In this study, we address the mechanism whereby LM induces an oxidative burst, as determined by lucigenin-enhanced chemiluminescence (LCL). It is not known whether LM triggers receptors of phagocytes via bacteria-bound opsonins or whether it is able to trigger the generation of ROI directly and, if so, which phagocyte population(s) react(s) to LM. Furthermore, the requirement of viability has not been examined. We found that both viable and heat-killed LM (LMΔ) showed an oxidative burst of similar magnitude, and no opsonization by antibody or complement was required. This prompted the search for pathogen-associated molecular patterns (PAMP) involved in triggering a LCL signal. Using various highly purified Toll-like receptor (TLR) agonists, evidence is provided suggesting that bacterial PGN is the mediator of an LCL response in all phagocyte populations tested (neutrophils, monocytes and Mφ).

Materials and methods

Preparation of Listeria monocytogenes

Bacteria from a frozen stock of LM, strain EGD [7], were cultured overnight in Tryptic soy broth (Difco, Detroit, MI, USA) at 37°C and grown to log-phase for an additional 3 h at 37°C. LM was heat-inactivated (1 h at, 65°C; LMΔ). LMΔ was either left unopsonized or opsonized with fresh-frozen human serum for 1 h at 37°C (LMS) thereby allowing the fixation of complement, or treated with polyclonal rabbit IgG specific for L. monocytogenes (serotypes 1 and 4, Difco) for 1 h at 37°C (LM + AB). Still other bacteria were treated first with antibodies, then with fresh serum (LM + ABS). Appropriate binding of antibodies and/or complement was verified either by phagocytosis experiments (see below) or by immunohistochemistry [13]. Bacterial preparations were aliquoted and stored at −80°C. In some experiments a flagellin-deficient mutant (LM flag FlaA LuxAB) and its corresponding wild-type (LM 7973 wt prfa) [15] were treated accordingly.

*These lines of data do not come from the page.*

--- src/rtl/regfile_mp_pkg.sv ---
// Shared sizing defaults for the multi-port register file and its scoreboard.
package regfile_mp_pkg;

  // Datapath word width and architectural register count
  localparam int WORDSIZE = 32;
  localparam int REG_NUM  = 32;

  // Default port counts for the core register file
  localparam int RF_NREAD  = 2;
  localparam int RF_NWRITE = 1;

endpackage

--- src/rtl/regfile_scoreboard.sv ---
// Per-register busy tracking: one bit per register, set when a producer issues,
// cleared when its result is written back. A fresh issue beats a same-cycle clear.
module regfile_scoreboard #(
  parameter int NREGS    = 32,
  parameter int NWRITE   = 1,
  parameter int NREAD    = 2,
  parameter int AW       = 5,
  parameter int ZERO_REG = 1
) (
  input  logic                 CLK,
  input  logic                 reset,
  input  logic [NWRITE-1:0]    we,
  input  logic [NWRITE*AW-1:0] waddr,
  input  logic                 issueValid,
  input  logic [AW-1:0]        issueAddr,
  input  logic [NREAD*AW-1:0]  raddr,
  output logic [NREAD-1:0]     busyRead
);

  logic [NREGS-1:0] busy;
  logic [NREGS-1:0] busyNext;

  // Next busy vector: writebacks clear first, then an issue sets (newest producer wins)
  always_comb begin
    busyNext = busy;
    for (int j = 0; j < NWRITE; j++) begin
      if (we[j]) begin
        busyNext[waddr[j*AW +: AW]] = 1'b0;
      end
    end
    if (issueValid && !(ZERO_REG != 0 && issueAddr == '0)) begin
      busyNext[issueAddr] = 1'b1;
    end
  end

  // Busy register, cleared asynchronously so nothing looks in flight after reset
  always_ff @(posedge CLK or posedge reset) begin
    if (reset) begin
      busy <= '0;
    end else begin
      busy <= busyNext;
    end
  end

  // Per read port lookup; a hardwired zero register is never busy
  always_comb begin
    busyRead = '0;
    for (int i = 0; i < NREAD; i++) begin
      busyRead[i] = busy[raddr[i*AW +: AW]];
      if (ZERO_REG != 0 && raddr[i*AW +: AW] == '0) begin
        busyRead[i] = 1'b0;
      end
    end
  end

endmodule
`config.mk`:
```
export PLATFORM = sky130hd
export DESIGN_NAME = decode_stage
export DESIGN_NICKNAME = d
export VERILOG_FILES = /design/src/rtl/decode_stage.sv
export SDC_FILE = /design/constraint.sdc
export NUM_CORES = 1
export LEC_CHECK = 0
export CORE_MARGIN = 5
export CORE_UTILIZATION = 40
export CTS_CLUSTER_SIZE = 20
export DETAILED_ROUTE_END_ITERATION = 6
export PLACE_DENSITY = 0.87
export REMOVE_ABC_BUFFERS = 1
export SLEW_MARGIN = 20
export SYNTH_ARGS = -nofsm -noshare
export SYNTH_HDL_FRONTEND = slang
export SYNTH_SLANG_ARGS = --single-unit
```
`constraint.sdc`:
```
create_clock -name clk -period 2.1 [get_ports clk]
set_clock_uncertainty 0.1 [all_clocks]
set_input_delay 0.42 -clock clk [delete_from_list [all_inputs] [get_ports clk]]
set_output_delay 0.42 -clock clk [all_outputs]
set_load 0.02 [all_outputs]
```
--- src/rtl/lycan_globals.sv ---
// System-wide widths shared by the USB bridge and every peripheral.
package lycan_globals;
    localparam int usb_packet_width     = 32;
    localparam int periph_address_width = 3;
endpackage

--- src/rtl/periph_rx_mux_pkg.sv ---
// Types and sizing helpers for the peripheral RX -> USB TX multiplexer.
package periph_rx_mux_pkg;
    localparam int ADDR_W = lycan_globals::periph_address_width;
    localparam int DATA_W = lycan_globals::usb_packet_width - ADDR_W;

    typedef enum logic {
        ARB,
        XFER
    } rx_mux_state_t;

    function automatic int burst_cnt_w(input int max_burst);
        return (max_burst > 1) ? $clog2(max_burst) : 1;
    endfunction

    localparam int DEF_MAX_BURST = 4;
    localparam int BURST_CNT_W   = burst_cnt_w(DEF_MAX_BURST);
endpackage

Phagocyte isolation and culture

Heparinized blood was collected from healthy volunteers. To remove erythrocytes blood was placed over a layer of 1·41% (w/v) methocell (methyl cellulose A15 premium; Prochem AG, Zurich, Switzerland) in sodium metrizoate (11·26% v/v; Sigma, St Louis, MO, USA) and allowed to sediment at 1 g for 45 min. Leucocyte-enriched supernatants were removed and peripheral blood leucocytes were separated by centrifugation over Lymphoprep (Biochrom KG, Berlin, Germany) into periperal blood mononuclear cells (PBMC; interphase) and granulocytes (sediment). After washing with phosphate buffered saline (PBS), fractions were resuspended at 1 × 106 cells/ml in Hanks’ balanced salt solution (HBSS) with 1·25 mm Ca2+ and 0·81 mm Mg2+, pH 7·2–7·3 (HBSS2+) and tested immediately for LCL. Neutrophils (PMN) within the granulocyte fraction (sediment) had a purity of >98%. PBMC contained, on average, 25% monocytes, the remainder being lymphocytes. Only the monocytes, but not the lymphocytes, contributed to LCL, as determined by magnetobead separation experiments (Jungi, unpublished).

For the preparation of mature Mφ blood donations from healthy volunteers were used, and PBMC were isolated essentially as described above, followed by adherence purification of monocytes as reported previously [16]. Adherent cells were cultured overnight, followed by dislodgement and culturing in Teflon bags as described previously [16]. Within 1 week, monocytes differentiated into mature resting Mφ [16,17].

Measurement of an oxidative burst

In pilot experiments, several chemiluminescence-based and flow cytometry-based methods were compared and essentially performed as described [18]. To prove that the signal measured represented superoxide anion production, LCL was blocked by superoxide dismutase (SOD, 1000 U/ml; Sigma). This prompted us to examine the effect of LM on ROI generation by LCL, as detailed below.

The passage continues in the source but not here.